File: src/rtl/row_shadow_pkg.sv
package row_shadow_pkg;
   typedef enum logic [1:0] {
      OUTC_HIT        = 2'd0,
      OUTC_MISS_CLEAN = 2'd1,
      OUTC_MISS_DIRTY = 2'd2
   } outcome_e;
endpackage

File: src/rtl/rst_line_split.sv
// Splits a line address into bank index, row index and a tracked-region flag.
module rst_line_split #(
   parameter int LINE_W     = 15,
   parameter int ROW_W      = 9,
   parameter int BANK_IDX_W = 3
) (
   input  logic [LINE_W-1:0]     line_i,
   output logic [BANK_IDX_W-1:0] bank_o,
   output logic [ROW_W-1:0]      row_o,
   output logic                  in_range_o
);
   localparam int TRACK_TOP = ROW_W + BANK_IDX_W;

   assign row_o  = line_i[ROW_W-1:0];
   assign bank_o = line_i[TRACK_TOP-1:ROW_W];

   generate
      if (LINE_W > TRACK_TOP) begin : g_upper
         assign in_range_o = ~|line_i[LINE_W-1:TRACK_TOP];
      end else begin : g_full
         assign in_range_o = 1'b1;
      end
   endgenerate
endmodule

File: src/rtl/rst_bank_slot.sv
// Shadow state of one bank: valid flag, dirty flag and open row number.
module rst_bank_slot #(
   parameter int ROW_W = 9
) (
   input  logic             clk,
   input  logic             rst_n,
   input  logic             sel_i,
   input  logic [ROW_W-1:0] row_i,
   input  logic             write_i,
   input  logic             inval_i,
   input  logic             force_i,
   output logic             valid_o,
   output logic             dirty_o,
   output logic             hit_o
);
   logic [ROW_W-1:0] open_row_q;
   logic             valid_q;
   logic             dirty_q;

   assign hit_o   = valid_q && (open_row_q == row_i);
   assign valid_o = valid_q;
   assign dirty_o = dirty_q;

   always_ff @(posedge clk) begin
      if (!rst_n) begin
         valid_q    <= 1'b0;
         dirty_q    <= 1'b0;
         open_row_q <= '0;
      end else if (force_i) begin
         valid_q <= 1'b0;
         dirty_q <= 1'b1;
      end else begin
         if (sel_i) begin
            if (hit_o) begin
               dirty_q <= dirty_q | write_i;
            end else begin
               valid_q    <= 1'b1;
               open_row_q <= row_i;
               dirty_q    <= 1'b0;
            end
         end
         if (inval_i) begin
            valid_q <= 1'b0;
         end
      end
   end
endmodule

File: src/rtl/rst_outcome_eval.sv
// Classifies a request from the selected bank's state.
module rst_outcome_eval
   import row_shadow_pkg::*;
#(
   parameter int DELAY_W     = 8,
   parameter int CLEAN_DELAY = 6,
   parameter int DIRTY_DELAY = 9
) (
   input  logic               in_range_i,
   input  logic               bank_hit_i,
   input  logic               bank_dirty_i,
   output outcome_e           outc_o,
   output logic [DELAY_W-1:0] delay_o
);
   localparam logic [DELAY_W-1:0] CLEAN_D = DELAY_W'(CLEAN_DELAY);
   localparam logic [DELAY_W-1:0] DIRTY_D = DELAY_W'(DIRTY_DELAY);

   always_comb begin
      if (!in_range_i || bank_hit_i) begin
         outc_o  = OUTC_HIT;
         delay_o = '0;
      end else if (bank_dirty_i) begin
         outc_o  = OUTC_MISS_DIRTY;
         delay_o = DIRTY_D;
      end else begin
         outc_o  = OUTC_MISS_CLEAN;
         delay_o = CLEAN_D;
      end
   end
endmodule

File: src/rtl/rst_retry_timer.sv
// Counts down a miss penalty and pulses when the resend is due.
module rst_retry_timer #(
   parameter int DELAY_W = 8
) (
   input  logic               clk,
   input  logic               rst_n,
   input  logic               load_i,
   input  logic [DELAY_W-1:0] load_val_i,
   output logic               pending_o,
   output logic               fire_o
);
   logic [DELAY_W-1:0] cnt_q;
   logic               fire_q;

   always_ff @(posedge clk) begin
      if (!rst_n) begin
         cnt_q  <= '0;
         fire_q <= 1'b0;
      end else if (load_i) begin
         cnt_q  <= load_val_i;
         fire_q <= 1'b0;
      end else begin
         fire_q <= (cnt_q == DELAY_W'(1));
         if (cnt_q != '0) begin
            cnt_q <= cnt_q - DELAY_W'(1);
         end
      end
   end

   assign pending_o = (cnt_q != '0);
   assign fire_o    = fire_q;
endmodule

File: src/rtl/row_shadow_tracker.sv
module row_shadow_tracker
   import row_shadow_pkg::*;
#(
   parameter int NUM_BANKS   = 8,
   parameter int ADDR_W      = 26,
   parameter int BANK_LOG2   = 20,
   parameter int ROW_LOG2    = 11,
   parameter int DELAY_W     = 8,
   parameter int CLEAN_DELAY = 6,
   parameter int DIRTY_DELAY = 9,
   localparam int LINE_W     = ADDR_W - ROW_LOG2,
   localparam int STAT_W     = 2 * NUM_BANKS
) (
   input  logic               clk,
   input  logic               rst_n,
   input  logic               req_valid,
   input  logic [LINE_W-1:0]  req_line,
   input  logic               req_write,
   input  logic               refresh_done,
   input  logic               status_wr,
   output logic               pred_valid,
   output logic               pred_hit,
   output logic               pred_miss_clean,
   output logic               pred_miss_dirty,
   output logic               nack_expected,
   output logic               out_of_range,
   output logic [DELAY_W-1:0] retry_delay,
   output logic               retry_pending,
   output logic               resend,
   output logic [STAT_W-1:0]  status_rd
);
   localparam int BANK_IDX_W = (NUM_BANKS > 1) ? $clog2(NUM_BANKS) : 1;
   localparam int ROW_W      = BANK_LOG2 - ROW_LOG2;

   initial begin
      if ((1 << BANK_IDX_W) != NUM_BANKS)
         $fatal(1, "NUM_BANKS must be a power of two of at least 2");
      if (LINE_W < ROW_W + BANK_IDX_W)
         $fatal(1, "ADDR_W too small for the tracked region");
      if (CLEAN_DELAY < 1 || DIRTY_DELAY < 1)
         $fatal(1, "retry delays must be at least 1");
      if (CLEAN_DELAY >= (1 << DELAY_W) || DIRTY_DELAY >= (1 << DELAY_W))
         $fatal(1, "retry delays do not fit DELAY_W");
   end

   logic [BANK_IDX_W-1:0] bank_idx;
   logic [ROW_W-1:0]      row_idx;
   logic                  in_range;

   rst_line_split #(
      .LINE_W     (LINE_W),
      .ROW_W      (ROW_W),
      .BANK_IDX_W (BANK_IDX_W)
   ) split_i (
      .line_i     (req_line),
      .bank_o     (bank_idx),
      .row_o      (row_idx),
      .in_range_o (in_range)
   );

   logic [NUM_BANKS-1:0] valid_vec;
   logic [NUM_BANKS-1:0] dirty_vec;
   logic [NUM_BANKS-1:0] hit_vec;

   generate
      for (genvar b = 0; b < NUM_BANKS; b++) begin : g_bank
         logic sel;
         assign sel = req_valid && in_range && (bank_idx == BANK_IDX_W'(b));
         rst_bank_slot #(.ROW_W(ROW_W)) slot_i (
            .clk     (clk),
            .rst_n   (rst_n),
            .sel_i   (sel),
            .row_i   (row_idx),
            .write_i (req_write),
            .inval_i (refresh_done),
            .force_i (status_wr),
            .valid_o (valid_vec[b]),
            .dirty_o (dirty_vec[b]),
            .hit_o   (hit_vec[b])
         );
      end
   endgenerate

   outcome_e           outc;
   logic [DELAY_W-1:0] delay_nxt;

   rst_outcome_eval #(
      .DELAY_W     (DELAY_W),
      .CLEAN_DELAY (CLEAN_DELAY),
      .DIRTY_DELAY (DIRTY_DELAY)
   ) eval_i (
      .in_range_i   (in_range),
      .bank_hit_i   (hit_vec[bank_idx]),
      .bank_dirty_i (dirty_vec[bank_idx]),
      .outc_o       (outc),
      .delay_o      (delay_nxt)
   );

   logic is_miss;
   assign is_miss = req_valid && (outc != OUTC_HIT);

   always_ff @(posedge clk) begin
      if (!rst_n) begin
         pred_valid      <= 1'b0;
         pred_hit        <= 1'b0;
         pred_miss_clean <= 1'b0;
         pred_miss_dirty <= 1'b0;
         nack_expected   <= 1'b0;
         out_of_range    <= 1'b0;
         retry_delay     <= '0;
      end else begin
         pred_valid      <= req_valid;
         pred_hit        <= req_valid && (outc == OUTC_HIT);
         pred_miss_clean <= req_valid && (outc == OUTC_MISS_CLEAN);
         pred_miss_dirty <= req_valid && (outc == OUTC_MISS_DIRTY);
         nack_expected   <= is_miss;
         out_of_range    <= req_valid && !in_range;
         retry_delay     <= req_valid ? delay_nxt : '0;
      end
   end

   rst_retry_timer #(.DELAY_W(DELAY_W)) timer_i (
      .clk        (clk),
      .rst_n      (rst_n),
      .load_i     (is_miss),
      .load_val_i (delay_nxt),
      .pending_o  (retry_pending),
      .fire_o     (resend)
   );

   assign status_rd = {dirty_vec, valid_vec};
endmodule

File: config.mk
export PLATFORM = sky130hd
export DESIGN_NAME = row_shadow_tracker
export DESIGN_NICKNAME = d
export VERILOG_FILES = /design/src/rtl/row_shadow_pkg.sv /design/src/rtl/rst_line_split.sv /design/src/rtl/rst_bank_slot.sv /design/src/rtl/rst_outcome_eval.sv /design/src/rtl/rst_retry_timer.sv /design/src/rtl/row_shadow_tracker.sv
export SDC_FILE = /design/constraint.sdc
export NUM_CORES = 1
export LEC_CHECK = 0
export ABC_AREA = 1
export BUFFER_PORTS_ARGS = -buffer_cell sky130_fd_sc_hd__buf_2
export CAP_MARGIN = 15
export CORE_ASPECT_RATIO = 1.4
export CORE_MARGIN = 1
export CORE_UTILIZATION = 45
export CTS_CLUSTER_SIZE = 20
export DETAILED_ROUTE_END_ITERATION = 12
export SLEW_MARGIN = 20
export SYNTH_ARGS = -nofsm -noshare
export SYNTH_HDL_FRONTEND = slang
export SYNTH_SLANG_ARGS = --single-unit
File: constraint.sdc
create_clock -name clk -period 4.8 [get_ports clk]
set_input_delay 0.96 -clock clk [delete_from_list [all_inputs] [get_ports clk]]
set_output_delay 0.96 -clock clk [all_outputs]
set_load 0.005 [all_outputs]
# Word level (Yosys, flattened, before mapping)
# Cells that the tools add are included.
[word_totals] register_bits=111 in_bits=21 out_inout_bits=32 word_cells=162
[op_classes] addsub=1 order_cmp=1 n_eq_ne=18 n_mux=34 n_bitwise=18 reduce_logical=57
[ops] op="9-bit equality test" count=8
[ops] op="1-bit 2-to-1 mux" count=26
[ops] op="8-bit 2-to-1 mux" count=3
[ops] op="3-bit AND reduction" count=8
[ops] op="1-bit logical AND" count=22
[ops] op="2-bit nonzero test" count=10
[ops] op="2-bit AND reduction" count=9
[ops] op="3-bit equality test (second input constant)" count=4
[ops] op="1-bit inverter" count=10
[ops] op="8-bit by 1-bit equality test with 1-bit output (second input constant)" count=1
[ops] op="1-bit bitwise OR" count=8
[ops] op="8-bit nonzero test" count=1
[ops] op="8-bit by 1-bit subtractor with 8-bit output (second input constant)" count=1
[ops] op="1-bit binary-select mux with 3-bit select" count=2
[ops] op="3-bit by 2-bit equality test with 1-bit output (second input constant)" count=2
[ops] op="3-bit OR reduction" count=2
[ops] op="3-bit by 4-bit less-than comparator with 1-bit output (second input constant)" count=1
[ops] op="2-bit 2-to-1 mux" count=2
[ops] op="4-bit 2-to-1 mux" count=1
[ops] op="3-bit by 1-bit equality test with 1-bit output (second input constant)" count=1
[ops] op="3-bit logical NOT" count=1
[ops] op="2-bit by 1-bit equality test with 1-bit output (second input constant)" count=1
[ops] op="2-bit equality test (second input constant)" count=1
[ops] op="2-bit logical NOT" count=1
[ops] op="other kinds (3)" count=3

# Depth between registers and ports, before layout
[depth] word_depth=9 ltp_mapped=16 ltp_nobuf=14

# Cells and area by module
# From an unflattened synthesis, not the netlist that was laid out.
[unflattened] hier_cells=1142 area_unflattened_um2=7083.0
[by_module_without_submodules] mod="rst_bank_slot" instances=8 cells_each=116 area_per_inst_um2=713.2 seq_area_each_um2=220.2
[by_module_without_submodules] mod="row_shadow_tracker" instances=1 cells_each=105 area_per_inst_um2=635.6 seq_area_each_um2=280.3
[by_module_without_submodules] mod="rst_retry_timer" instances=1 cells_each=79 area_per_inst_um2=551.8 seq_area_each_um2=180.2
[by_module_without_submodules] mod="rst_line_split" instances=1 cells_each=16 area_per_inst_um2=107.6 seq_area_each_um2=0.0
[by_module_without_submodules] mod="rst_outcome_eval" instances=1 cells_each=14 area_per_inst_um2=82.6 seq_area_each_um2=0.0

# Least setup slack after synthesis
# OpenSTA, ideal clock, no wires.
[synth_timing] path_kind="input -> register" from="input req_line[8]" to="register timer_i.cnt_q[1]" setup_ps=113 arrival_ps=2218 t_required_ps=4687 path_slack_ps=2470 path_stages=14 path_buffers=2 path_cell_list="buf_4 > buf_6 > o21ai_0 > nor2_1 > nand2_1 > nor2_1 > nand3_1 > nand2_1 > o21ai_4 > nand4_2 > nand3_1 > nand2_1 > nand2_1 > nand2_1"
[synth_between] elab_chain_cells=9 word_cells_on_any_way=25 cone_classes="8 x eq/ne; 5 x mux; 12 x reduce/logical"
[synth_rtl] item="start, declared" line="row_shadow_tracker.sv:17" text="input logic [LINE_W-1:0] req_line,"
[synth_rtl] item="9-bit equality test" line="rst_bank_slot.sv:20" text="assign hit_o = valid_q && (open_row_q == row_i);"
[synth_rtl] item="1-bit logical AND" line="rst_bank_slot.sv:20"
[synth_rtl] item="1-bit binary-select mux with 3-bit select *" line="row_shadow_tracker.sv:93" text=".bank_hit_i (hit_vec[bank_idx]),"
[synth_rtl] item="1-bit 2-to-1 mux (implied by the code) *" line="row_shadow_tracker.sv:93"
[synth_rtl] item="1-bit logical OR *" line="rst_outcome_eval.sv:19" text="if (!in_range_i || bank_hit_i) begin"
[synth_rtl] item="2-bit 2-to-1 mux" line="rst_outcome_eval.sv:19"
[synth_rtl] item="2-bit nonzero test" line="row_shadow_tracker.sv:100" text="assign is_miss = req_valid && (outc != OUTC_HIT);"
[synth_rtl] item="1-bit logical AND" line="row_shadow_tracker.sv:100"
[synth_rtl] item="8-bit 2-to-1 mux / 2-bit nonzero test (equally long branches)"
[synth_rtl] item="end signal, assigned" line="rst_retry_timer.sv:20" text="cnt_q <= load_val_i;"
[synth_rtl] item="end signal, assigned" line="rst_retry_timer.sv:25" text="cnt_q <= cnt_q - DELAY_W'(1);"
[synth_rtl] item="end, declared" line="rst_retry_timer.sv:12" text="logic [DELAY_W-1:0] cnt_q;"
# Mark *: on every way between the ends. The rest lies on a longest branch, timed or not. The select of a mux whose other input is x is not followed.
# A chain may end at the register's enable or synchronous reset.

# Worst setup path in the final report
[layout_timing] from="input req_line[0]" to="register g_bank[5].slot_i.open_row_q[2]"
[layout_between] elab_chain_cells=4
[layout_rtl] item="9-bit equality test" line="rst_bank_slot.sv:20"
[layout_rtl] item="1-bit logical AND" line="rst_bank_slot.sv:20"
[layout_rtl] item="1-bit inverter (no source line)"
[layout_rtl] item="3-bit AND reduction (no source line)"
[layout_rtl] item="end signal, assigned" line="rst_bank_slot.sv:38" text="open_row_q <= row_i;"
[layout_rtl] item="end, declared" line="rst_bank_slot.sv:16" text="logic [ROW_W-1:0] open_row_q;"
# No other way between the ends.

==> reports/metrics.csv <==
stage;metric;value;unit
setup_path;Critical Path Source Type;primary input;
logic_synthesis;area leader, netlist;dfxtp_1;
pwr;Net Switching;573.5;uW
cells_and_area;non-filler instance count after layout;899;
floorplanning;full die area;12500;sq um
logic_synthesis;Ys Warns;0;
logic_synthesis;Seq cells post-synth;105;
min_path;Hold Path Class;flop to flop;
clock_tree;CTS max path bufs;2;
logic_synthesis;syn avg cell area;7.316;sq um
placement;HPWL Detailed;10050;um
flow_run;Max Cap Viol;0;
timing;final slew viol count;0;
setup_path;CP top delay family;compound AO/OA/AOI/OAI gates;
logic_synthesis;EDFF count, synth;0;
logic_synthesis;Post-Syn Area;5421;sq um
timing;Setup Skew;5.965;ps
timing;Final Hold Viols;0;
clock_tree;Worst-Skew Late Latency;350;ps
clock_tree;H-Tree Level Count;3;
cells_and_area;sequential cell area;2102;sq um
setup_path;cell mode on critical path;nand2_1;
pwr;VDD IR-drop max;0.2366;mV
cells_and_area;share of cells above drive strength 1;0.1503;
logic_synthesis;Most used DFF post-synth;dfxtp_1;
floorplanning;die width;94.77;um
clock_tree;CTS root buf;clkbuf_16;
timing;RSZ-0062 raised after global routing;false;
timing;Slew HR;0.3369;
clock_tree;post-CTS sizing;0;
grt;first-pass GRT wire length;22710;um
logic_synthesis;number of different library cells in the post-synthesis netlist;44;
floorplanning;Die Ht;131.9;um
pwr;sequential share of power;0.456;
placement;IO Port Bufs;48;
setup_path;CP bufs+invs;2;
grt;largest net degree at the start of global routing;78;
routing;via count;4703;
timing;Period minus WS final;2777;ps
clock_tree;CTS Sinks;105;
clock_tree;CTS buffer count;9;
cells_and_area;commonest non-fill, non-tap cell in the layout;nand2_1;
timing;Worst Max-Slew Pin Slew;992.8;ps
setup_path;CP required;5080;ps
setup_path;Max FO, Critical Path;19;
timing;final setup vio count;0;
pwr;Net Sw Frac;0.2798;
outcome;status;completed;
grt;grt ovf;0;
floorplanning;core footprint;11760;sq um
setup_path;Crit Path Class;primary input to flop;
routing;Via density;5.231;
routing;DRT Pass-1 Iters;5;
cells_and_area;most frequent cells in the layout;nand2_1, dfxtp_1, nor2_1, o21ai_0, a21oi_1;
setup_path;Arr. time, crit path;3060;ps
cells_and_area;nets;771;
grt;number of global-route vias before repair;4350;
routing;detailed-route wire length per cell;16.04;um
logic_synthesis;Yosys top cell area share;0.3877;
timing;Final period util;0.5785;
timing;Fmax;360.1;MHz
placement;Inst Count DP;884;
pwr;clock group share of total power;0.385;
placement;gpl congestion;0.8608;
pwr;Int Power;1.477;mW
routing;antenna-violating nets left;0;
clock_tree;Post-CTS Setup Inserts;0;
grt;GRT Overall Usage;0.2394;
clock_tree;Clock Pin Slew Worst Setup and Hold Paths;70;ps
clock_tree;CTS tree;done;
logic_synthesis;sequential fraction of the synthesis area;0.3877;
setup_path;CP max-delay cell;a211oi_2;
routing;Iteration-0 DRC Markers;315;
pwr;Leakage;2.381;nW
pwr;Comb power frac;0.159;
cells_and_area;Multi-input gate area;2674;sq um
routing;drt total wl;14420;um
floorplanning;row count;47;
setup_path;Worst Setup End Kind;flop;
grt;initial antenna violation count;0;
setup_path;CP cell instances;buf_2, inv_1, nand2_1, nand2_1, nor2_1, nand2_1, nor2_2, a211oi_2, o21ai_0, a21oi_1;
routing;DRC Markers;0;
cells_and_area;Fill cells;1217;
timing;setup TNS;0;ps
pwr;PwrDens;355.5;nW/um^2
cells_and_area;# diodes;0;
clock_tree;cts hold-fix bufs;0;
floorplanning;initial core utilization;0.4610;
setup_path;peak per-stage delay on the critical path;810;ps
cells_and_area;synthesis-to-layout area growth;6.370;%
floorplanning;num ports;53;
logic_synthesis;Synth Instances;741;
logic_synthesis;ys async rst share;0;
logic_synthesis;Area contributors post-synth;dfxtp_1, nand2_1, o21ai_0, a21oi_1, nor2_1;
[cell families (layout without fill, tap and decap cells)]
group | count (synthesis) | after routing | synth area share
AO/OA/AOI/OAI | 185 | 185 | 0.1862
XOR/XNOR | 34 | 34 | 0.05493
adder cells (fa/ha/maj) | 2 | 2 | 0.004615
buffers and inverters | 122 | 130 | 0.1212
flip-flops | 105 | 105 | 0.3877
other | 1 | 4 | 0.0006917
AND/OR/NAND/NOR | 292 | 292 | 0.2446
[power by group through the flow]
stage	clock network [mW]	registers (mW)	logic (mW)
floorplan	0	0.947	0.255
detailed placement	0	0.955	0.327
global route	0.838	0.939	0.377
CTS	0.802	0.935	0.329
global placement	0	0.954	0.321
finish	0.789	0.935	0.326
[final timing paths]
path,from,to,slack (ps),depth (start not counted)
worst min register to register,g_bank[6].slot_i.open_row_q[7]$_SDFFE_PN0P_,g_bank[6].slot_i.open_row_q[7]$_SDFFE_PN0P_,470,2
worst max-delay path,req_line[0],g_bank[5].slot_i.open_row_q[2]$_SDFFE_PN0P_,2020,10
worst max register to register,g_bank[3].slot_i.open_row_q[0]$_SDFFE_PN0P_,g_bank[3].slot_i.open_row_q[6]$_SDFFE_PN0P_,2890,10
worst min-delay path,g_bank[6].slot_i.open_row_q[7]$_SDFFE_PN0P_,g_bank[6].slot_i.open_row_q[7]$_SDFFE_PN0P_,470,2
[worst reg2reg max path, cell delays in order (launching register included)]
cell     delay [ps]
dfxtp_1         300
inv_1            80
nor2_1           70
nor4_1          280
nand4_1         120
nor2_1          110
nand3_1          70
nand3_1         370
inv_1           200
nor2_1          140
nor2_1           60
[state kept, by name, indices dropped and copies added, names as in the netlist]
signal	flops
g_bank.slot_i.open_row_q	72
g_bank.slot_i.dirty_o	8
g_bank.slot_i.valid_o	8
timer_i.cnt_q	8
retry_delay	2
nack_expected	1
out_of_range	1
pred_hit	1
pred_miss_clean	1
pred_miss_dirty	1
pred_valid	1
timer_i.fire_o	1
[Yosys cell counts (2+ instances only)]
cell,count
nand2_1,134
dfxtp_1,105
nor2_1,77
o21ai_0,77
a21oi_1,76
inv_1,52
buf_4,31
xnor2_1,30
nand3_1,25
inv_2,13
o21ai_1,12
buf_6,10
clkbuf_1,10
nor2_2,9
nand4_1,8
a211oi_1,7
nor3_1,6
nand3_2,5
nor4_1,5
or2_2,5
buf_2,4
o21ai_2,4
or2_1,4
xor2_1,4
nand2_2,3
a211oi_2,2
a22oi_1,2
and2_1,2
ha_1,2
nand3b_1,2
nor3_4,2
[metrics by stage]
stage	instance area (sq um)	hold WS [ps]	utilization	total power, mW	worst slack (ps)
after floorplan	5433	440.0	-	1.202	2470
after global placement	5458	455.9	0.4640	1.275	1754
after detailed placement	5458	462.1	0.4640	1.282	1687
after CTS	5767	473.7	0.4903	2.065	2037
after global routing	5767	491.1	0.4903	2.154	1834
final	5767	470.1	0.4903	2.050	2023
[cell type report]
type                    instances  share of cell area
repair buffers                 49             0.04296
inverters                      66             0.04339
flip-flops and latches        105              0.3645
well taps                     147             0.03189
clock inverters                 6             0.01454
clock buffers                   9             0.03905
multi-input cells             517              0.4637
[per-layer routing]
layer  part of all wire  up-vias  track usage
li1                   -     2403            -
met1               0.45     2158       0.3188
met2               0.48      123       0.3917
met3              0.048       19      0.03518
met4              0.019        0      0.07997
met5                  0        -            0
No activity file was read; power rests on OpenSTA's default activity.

========

WORK REQUEST: Can you repeat, word for word, every line above from the one containing "logic [NUM_BANKS-1:0] dirty_vec;" down to the one containing "pred_miss_clean <= 1'b0;", including both?

EXPECTED OUTPUT:
   logic [NUM_BANKS-1:0] dirty_vec;
   logic [NUM_BANKS-1:0] hit_vec;

   generate
      for (genvar b = 0; b < NUM_BANKS; b++) begin : g_bank
         logic sel;
         assign sel = req_valid && in_range && (bank_idx == BANK_IDX_W'(b));
         rst_bank_slot #(.ROW_W(ROW_W)) slot_i (
            .clk     (clk),
            .rst_n   (rst_n),
            .sel_i   (sel),
            .row_i   (row_idx),
            .write_i (req_write),
            .inval_i (refresh_done),
            .force_i (status_wr),
            .valid_o (valid_vec[b]),
            .dirty_o (dirty_vec[b]),
            .hit_o   (hit_vec[b])
         );
      end
   endgenerate

   outcome_e           outc;
   logic [DELAY_W-1:0] delay_nxt;

   rst_outcome_eval #(
      .DELAY_W     (DELAY_W),
      .CLEAN_DELAY (CLEAN_DELAY),
      .DIRTY_DELAY (DIRTY_DELAY)
   ) eval_i (
      .in_range_i   (in_range),
      .bank_hit_i   (hit_vec[bank_idx]),
      .bank_dirty_i (dirty_vec[bank_idx]),
      .outc_o       (outc),
      .delay_o      (delay_nxt)
   );

   logic is_miss;
   assign is_miss = req_valid && (outc != OUTC_HIT);

   always_ff @(posedge clk) begin
      if (!rst_n) begin
         pred_valid      <= 1'b0;
         pred_hit        <= 1'b0;
         pred_miss_clean <= 1'b0;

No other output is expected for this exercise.